With more than a million cases of COVID-19 worldwide and only a handful of countries reporting they are coronavirus-free, states are racing to stem a rising tide of infections.
A pandemic of this scale has been deemed a once-in-a-lifetime event. In recent years, prescient warnings by policy experts, medical professionals, and intelligence analysts took a backseat to what were perceived as more urgent national security issues, including counterterrorism, cyber defense, border control, and combat readiness.
It is an unfortunate reality that the global health security agenda is often relegated to international fora in which states make lofty — and at times unachievable — pledges to strengthen preparedness planning. It comes as little surprise, then, that many states’ pandemic responses are underfunded, underdeveloped, or understaffed.
Yet as the host of some of the world’s largest religious pilgrimages, Saudi Arabia has historically invested heavily in global health security. For the Kingdom, preparedness planning has been a strategic necessity of grave national concern: the 2019 Umrah season alone attracted over 6.1 million visitors to Makkah, with 2.5 million more gathering for the Hajj that year. With an early warning surveillance system put in place with the help of the World Health Organization (WHO), Saudi Arabia has long recognized that emerging health issues can quickly go global.
Saudi Arabia’s proactive management of health threats, including the Middle East Respiratory Syndrome (MERS) outbreak of 2012, led then-US Ambassador to Saudi Arabia Joseph Westphal to state: “The Kingdom is not only committed to expanding its own healthcare capabilities, but also to assuming a leadership role in encouraging other nations to do so.”
From the start, Saudi Arabia’s response to COVID-19 has been international in nature. The Kingdom has stood out in the region both for the domestic measures it has taken to curb the virus’ spread and its efforts to strengthen ties with states disproportionately affected by the pandemic.
In a recent conversation with Spanish Prime Minister Pedro Sánchez, Crown Prince Mohammed bin Salman affirmed the Kingdom’s commitment to leading international efforts in the fight against COVID-19. During a call between British Prime Minister Boris Johnson and the Crown Prince, both sides affirmed the need for coordinated action in developing a vaccine and reducing economic strain.

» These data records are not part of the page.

// UT_TOP
module UT_TOP (
    clk, rst_n, in_valid, in_time,
    out_valid, out_display, out_day
);
Size in the first run: ~6300 cells after synthesis, ~250 flip-flops, about 41000 um^2 of cells after synthesis.
clock: 10.6 ns
lec_check: 0
cap_margin: 35
cell_pad_in_sites_detail_placement: 1
core_aspect_ratio: 0.96
core_margin: 2
core_utilization: 15
cts_cluster_diameter: 158
gpl_routability_driven: 0
hold_slack_margin: 0.05
max_routing_layer: met4
min_routing_layer: met2
place_density_lb_addon: 0.09
slew_margin: 20
run.sh (not shown) runs the stock make flow with config.mk's settings and CLKGATE_MAP_FILE=.
The baseline finished with negative setup slack left.
## conv_top
module conv_top
#(
    parameter DATA_WIDTH  = 8,
    parameter KERNEL_SIZE = 25
)
(
    input  logic                     i_clk,
    input  logic                     i_arstn,
	input  logic                     i_arstn_perf,
	input  logic                     i_enable_count2,
    input  logic                     i_ready,
    input  logic                     i_valid,
    input  logic [KERNEL_SIZE - 1:0] i_bit_X,
    input  logic [KERNEL_SIZE - 1:0] i_bit_K,
    output logic [              1:0] o_conv,
    output logic                     o_ready,
    output logic                     o_valid,
	output logic [             31:0] o_perf_cycle_count,
	output logic [             31:0] o_perf_cycle_count2
);
make LEC_CHECK=0 ABC_AREA=1 CAP_MARGIN=10 CORE_MARGIN=9 CORE_UTILIZATION=40 CTS_CLUSTER_DIAMETER=73 CTS_CLUSTER_SIZE=26 GPL_ROUTABILITY_DRIVEN=0 GPL_TIMING_DRIVEN=0 HOLD_SLACK_MARGIN=0.24 MAX_ROUTING_LAYER=met5 SLEW_MARGIN=20 finish   # period 10.3 ns
run.sh (not shown) runs the stock make flow with config.mk's settings and CLKGATE_MAP_FILE=.
==> next run, changes <==
- ABC_AREA: 1 -> unset
- CAP_MARGIN: 10 -> 20
- CORE_MARGIN: 9 -> 2
- CTS_CLUSTER_DIAMETER: 73 -> unset
- CTS_CLUSTER_SIZE: 26 -> unset
- GPL_ROUTABILITY_DRIVEN: 0 -> unset
- GPL_TIMING_DRIVEN: 0 -> unset
- HOLD_SLACK_MARGIN: 0.24 -> unset
- MAX_ROUTING_LAYER: met5 -> unset
- clock period: 10.3 -> 8.74 ns (I/O delays scaled with it)
Outcome:
- count of clock-buffer cells in the layout grows by 80
- register-to-register slack is worse by 1.7 ns
- non-clock buffer count shrinks by 134
- synthesized cell count shrinks by 36%
- wire length shrinks by 36%
- hold slack is better by 0.078 ns
- setup slack is worse by 1.2 ns
- area after synthesis shrinks by 3.2%
- global-route usage shrinks by 4.8 points
- total power grows by 25%
- die size shrinks by 11%
Design chipmunk, start of the top module:
module chipmunk
	#(parameter addrSize = 12)
	(input clk,
	 input reset,
	 input [addrSize-1:0] startPC,
	 input [7:0] dataBus,
	 output [7:0] dataBusWrite,
	 output reg [addrSize-1:0] addrBus,
	 output weMem,
	 output done);
Size: ~100 flip-flops.
==> flow/config.mk <==
export PLATFORM = sky130hd
export DESIGN_NAME = chipmunk
export DESIGN_NICKNAME = chipmunk
export VERILOG_FILES = /design/flow/design.v
export SDC_FILE = /design/flow/constraint.sdc
export NUM_CORES = 4
export LEC_CHECK = 0
export ABC_AREA = 0
export CAP_MARGIN = 20
export CORE_ASPECT_RATIO = 0.5
export CORE_MARGIN = 2
export CORE_UTILIZATION = 72
export CTS_CLUSTER_DIAMETER = 248
export CTS_CLUSTER_SIZE = 99
export PLACE_DENSITY = 0.36
export SLEW_MARGIN = 20
export TNS_END_PERCENT = 20
==> flow/constraint.sdc <==
create_clock -name core_clock -period 2.38 [get_ports {clk}]
set_input_delay 0.4760 -clock core_clock [delete_from_list [all_inputs] [get_ports {clk}]]
set_output_delay 0.4760 -clock core_clock [all_outputs]
set_load 0.01 [all_outputs]
run.sh (not shown) runs the stock make flow with config.mk's settings and CLKGATE_MAP_FILE=.
The baseline ended with an error in clock tree synthesis.
// pixel_generation
module pixel_generation(
    input clk,                               
    input reset,                             
    input video_on,                          
    input [9:0] x, y,    
    input KEY_UP, KEY_DOWN, KEY_LEFT, KEY_RIGHT,
    output reg [11:0] rgb                    
    );
Size in the first run: roughly 1800 cells after synthesis, roughly 34 flip-flops, roughly 39 I/O pins, about 12000 sq um of cells after synthesis.
export LEC_CHECK = 0
export CAP_MARGIN = 20
export CORE_MARGIN = 2
export CORE_UTILIZATION = 68
export CTS_CLUSTER_DIAMETER = 394
export CTS_CLUSTER_SIZE = 99
export PLACE_DENSITY = 0.36
export SLEW_MARGIN = 20
create_clock -name core_clock -period 5.96 [get_ports {clk}]
run.sh (not shown) runs the stock make flow with config.mk's settings and CLKGATE_MAP_FILE=.
==> next run, changes <==
Settings changed: CTS_CLUSTER_DIAMETER 394 to default, CTS_CLUSTER_SIZE 99 to 21, PLACE_DENSITY 0.36 to default.
Clock period 5.96 ns to 4.89 ns, I/O delays scaled along.
This time the run finished with setup timing left; worst setup slack degrades by 0.24 ns; via count rises by 9.3%; global-route usage increases by 5.5 points; register-to-register slack is worse by 0.31 ns; non-clock buffer count increases by 156; first-iteration DRC count grows by 26%; final cell count went up by 7.6%; clock skew went up by 0.0054 ns; die size is unchanged.
==> next run, changes <==
Settings changed: CORE_UTILIZATION 68 to 40, CTS_CLUSTER_SIZE 21 to 44, HOLD_SLACK_MARGIN from default to -0.01.
Clock period 4.89 ns to 10.0 ns, I/O delays scaled along.
- The changed run produced a clean layout
- utilization is lower by 45 points
- final cell count is lower by a few percent
- cell area is lower by about a fifth
- area after synthesis is unchanged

Days later, King Salman chaired an emergency virtual G-20 meeting with world leaders to strengthen the global response to COVID-19.
“It is our responsibility to extend a helping hand to developing countries and the least-developed countries to enable them to build their capacities and improve their infrastructure to overcome this crisis and its repercussions,” King Salman stated at the extraordinary G20 Leaders’ Summit.
The Saudi leadership has kept its promise, turning outwards to assist those in need.
On March 31, the King Salman Humanitarian Aid and Relief Center donated $10 million to the World Health Organization to fund urgent response activities and stimulate vaccine research.
In neighboring Yemen, Saudi Arabia’s donation of $3.5 million worth of medical assistance included medication and testing kits to help the country avert a devastating outbreak that would further overburden a healthcare system strained by years of war.
And in China, Saudi Arabia contributed more than 2,000 medical devices, 300,000 masks, and 1,000 other pieces of personal protective equipment to help medical staff in Wuhan in the early days of the outbreak.
Few nations can afford to act unilaterally in combating COVID-19. After closing borders and banning the entry of foreign nationals, some states may be drawn to a sort of isolationism that might endure beyond this crisis.
Yet despite these restrictions, states are working together to alleviate suffering in the immediate term and lay the groundwork for broader multilateral cooperation on global health issues.
In the long term, international engagement on the global health agenda is critical. Countries like Saudi Arabia have much to teach the world on ways to control one of the greatest health threats of our lifetime.
While the COVID-19 crisis has exposed weaknesses in global health commitments, efforts to fight the pandemic have underscored a simple truth: robust and durable international partnerships are essential in driving policies that save lives.
Through these global health coalitions, states can share expertise, allocate resources to places in need and apply consistent measures across continents to extinguish flare-ups.
When the COVID-19 crisis ends, many countries will have developed institutional knowledge at a national level on pandemic response. States will eventually be able to come together again, whether at the next UN General Assembly, Munich Security Conference or the World Government Summit, and each country will have a story to tell — one of adversity, loss and triumph.
These experiences will determine how the global community responds to the next all-encompassing threat. For those willing to transform lessons learned on global health preparedness into concrete action, there is strength in numbers.
• Madison Clough is a strategic communications professional residing in the Gulf. She holds a master’s degree in international security from George Mason University and specializes in communications on geopolitical and cultural issues.